Educational expenses are skyrocketing with each passing year. It’s extremely important for parents to start saving for their kid’s higher education from an early age. The post below offers some tips to keep in mind that will help you in successfully funding your child’s education.
Go for RESP
RESP is certainly one of the most popular avenues for Canadian parents when it comes to saving for their kids’ education. Launched back in 1998, RESP offers the amazing benefit of tax-free savings. The Canadian federal government extends 20% grant for RESP contributions which can be up till $2,500 per year.
Sign up for TFSA
This is another plan to enjoy tax-free savings for your child’s higher education. The acronym of “Tax-Free Savings Account”, the account enables parents to draw out savings whenever they wish to.
Invest in company shares
Do you have some degree of idea about stock and share markets? If so, you may invest a portion of your savings in share market. But be careful. Share market investment is a highly profitable yet risky business. You must keep yourself updated about the constant market conditions to not to miss out on a potential opportunity. Most importantly, you should take time out to study about the companies whose shares you are investing in.
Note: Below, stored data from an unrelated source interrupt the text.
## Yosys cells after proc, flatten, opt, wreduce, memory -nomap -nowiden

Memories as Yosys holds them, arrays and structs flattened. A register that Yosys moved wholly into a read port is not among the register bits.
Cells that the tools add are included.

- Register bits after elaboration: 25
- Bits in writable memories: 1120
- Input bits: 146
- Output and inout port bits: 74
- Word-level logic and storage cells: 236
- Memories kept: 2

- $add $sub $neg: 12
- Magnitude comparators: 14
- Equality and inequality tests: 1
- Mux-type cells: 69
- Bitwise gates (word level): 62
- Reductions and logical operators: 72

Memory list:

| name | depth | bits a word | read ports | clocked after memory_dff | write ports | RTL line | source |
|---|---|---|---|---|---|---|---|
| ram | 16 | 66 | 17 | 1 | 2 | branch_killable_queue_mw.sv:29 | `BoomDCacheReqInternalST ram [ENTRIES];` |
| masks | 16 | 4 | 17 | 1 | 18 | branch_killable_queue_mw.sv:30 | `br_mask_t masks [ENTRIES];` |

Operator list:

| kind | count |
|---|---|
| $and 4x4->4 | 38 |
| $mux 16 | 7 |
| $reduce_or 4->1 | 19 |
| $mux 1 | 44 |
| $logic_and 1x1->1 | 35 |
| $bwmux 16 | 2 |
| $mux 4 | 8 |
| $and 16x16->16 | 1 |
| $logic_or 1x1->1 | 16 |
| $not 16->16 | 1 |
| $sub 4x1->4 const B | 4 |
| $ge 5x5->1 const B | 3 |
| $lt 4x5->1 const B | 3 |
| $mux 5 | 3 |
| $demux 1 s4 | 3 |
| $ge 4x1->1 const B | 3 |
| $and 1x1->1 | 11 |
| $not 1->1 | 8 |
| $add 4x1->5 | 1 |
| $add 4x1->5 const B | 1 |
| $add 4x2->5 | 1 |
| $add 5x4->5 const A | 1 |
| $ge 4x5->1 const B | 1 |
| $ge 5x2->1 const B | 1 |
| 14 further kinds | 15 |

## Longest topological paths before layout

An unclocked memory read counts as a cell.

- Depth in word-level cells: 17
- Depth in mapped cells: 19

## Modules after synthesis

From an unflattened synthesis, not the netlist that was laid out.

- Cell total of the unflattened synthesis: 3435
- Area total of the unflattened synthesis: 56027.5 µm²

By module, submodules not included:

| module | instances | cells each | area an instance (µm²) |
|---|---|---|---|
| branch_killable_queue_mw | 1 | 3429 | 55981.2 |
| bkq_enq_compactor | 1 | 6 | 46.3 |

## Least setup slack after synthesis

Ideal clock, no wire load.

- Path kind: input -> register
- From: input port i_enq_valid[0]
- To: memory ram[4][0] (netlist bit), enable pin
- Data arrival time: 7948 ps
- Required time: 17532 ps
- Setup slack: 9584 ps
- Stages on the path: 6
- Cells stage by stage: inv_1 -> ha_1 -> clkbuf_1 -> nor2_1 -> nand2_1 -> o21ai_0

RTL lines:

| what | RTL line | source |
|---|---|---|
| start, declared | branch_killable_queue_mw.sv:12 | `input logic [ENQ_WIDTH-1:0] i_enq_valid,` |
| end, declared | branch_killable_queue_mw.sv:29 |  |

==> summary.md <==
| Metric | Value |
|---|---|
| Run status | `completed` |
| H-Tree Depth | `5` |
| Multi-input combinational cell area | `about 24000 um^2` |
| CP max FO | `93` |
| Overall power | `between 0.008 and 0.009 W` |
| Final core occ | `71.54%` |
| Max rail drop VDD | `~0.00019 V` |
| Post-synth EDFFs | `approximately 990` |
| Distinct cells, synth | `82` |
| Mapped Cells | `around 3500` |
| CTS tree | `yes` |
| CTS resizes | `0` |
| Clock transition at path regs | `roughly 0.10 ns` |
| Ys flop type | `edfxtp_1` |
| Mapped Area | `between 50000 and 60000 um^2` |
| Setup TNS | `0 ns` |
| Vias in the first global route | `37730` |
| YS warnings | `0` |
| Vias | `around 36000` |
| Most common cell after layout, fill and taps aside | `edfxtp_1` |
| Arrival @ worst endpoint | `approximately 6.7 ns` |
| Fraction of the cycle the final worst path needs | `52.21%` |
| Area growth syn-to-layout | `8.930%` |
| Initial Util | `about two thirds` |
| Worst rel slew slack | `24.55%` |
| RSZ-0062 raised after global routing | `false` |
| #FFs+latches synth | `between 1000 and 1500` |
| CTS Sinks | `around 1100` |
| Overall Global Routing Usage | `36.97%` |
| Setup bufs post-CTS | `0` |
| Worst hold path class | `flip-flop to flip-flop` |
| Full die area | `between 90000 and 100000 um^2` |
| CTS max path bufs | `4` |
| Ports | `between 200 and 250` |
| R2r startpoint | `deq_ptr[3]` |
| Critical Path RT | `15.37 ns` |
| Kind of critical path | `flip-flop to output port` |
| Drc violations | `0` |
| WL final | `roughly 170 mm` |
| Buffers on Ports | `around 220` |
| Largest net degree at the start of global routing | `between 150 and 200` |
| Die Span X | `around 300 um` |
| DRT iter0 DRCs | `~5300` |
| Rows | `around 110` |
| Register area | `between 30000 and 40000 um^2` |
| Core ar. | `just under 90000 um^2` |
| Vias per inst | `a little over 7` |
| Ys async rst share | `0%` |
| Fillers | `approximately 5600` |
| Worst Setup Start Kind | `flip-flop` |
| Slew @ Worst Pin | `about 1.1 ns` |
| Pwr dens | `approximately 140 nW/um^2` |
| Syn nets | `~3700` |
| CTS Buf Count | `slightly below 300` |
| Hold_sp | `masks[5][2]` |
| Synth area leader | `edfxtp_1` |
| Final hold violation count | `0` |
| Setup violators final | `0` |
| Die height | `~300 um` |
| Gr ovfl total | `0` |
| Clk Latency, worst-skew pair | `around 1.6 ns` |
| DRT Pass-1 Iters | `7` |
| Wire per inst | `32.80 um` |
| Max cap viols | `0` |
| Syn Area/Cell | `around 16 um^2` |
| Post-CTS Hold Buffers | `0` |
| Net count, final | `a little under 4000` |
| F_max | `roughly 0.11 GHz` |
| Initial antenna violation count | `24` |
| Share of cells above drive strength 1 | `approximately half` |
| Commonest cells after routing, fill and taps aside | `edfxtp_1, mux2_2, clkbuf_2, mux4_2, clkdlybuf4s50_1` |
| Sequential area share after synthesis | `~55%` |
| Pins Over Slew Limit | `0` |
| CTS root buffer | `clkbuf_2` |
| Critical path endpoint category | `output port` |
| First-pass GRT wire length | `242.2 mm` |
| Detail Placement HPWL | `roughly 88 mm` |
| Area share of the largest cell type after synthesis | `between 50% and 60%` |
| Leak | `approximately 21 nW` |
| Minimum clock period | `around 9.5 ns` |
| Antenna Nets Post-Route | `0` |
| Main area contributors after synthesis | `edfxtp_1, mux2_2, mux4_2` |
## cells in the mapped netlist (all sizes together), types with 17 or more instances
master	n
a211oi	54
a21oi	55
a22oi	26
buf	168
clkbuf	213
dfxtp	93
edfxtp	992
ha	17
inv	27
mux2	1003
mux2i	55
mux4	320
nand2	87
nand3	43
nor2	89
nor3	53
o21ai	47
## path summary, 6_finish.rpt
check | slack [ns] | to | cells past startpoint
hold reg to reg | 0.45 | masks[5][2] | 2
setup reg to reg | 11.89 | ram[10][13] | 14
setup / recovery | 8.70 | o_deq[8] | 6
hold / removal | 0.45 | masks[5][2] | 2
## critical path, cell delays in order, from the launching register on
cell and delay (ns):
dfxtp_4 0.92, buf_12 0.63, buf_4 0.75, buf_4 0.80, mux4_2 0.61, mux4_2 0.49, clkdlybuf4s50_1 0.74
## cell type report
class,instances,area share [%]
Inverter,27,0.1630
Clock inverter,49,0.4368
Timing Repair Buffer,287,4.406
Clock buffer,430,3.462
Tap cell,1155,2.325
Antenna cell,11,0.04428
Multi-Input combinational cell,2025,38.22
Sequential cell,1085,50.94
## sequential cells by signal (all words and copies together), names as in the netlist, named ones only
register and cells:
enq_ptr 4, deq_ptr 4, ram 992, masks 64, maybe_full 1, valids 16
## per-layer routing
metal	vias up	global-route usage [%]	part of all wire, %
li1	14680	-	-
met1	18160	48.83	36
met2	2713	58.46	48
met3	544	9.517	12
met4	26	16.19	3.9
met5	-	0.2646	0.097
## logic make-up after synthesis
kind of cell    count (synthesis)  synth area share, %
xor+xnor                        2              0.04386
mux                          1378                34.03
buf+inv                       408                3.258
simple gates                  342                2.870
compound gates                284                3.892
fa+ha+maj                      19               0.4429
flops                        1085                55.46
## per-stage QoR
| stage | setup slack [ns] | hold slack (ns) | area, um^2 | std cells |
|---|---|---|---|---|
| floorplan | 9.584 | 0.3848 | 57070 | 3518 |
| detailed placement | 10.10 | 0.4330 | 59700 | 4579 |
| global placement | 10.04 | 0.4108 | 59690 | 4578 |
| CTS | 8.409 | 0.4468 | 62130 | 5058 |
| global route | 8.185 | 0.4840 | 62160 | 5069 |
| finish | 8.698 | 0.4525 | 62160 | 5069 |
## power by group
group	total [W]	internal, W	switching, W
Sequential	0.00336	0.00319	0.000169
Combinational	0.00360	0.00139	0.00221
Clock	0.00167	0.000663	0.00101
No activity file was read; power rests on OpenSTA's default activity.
You may take the help of The Canadian Business Journal to stay updated about Canadian businesses.
Enrich your savings
Any smart parent religiously allots a significant portion of his or her monthly income in savings account. But when you are looking into a bigger picture (read child’s education), you must send any excess money into your savings whenever you get something. These could mean hefty company bonuses or some cash prizes that you win. The bottom-line is you will have to enrich your savings with any additional money you get by chance.